Return verbatim every line from the first line of the data below to the line that contains "[totals] input_bits=69 memories=1", inclusive, and no further.

* * *

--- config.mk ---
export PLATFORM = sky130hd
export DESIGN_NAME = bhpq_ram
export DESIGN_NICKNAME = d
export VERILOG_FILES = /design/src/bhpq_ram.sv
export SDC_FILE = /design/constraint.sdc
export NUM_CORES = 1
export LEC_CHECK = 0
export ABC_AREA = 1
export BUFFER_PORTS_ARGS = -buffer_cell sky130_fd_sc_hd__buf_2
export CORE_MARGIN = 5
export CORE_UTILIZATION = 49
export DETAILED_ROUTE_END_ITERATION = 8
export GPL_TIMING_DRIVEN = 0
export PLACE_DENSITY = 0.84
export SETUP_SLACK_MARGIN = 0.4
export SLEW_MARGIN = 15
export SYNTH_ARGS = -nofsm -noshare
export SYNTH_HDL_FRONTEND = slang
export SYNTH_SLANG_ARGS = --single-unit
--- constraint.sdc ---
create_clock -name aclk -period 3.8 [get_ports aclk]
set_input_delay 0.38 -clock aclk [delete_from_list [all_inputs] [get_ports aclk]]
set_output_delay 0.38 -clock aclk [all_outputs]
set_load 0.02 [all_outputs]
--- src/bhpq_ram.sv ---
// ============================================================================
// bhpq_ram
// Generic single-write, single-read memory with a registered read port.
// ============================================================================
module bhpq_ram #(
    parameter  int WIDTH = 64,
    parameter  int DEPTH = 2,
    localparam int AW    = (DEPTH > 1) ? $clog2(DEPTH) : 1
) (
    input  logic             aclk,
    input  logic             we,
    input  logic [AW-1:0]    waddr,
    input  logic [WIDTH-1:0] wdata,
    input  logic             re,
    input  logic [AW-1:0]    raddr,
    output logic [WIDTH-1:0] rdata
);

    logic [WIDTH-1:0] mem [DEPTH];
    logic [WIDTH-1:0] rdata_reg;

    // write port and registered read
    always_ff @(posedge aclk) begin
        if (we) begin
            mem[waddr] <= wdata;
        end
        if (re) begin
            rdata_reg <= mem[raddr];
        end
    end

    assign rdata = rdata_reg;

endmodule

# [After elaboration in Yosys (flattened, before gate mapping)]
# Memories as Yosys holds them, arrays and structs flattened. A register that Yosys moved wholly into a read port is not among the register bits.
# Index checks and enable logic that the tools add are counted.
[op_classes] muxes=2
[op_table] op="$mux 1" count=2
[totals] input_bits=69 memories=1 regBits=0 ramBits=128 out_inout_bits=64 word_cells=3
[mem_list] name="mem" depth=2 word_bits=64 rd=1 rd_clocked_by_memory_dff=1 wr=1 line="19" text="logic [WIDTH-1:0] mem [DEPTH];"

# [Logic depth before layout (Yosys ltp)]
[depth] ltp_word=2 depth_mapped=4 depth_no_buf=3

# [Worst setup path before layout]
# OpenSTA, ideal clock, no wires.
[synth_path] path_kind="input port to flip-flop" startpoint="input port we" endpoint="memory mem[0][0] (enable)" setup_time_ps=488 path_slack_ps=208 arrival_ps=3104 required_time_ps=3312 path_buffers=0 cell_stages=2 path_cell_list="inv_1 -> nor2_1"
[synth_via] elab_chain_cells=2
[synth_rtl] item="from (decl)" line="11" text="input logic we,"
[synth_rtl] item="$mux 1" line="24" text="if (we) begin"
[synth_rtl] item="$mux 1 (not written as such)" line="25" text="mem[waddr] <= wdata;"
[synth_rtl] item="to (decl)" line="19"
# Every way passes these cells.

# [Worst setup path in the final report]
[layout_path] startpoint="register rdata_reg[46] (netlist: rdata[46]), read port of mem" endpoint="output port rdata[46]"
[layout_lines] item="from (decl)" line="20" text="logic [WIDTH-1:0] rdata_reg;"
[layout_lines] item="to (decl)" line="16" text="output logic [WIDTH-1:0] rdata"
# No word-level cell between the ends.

* * *

EXERCISE SOLUTION:
--- config.mk ---
export PLATFORM = sky130hd
export DESIGN_NAME = bhpq_ram
export DESIGN_NICKNAME = d
export VERILOG_FILES = /design/src/bhpq_ram.sv
export SDC_FILE = /design/constraint.sdc
export NUM_CORES = 1
export LEC_CHECK = 0
export ABC_AREA = 1
export BUFFER_PORTS_ARGS = -buffer_cell sky130_fd_sc_hd__buf_2
export CORE_MARGIN = 5
export CORE_UTILIZATION = 49
export DETAILED_ROUTE_END_ITERATION = 8
export GPL_TIMING_DRIVEN = 0
export PLACE_DENSITY = 0.84
export SETUP_SLACK_MARGIN = 0.4
export SLEW_MARGIN = 15
export SYNTH_ARGS = -nofsm -noshare
export SYNTH_HDL_FRONTEND = slang
export SYNTH_SLANG_ARGS = --single-unit
--- constraint.sdc ---
create_clock -name aclk -period 3.8 [get_ports aclk]
set_input_delay 0.38 -clock aclk [delete_from_list [all_inputs] [get_ports aclk]]
set_output_delay 0.38 -clock aclk [all_outputs]
set_load 0.02 [all_outputs]
--- src/bhpq_ram.sv ---
// ============================================================================
// bhpq_ram
// Generic single-write, single-read memory with a registered read port.
// ============================================================================
module bhpq_ram #(
    parameter  int WIDTH = 64,
    parameter  int DEPTH = 2,
    localparam int AW    = (DEPTH > 1) ? $clog2(DEPTH) : 1
) (
    input  logic             aclk,
    input  logic             we,
    input  logic [AW-1:0]    waddr,
    input  logic [WIDTH-1:0] wdata,
    input  logic             re,
    input  logic [AW-1:0]    raddr,
    output logic [WIDTH-1:0] rdata
);

    logic [WIDTH-1:0] mem [DEPTH];
    logic [WIDTH-1:0] rdata_reg;

    // write port and registered read
    always_ff @(posedge aclk) begin
        if (we) begin
            mem[waddr] <= wdata;
        end
        if (re) begin
            rdata_reg <= mem[raddr];
        end
    end

    assign rdata = rdata_reg;

endmodule

# [After elaboration in Yosys (flattened, before gate mapping)]
# Memories as Yosys holds them, arrays and structs flattened. A register that Yosys moved wholly into a read port is not among the register bits.
# Index checks and enable logic that the tools add are counted.
[op_classes] muxes=2
[op_table] op="$mux 1" count=2
[totals] input_bits=69 memories=1 regBits=0 ramBits=128 out_inout_bits=64 word_cells=3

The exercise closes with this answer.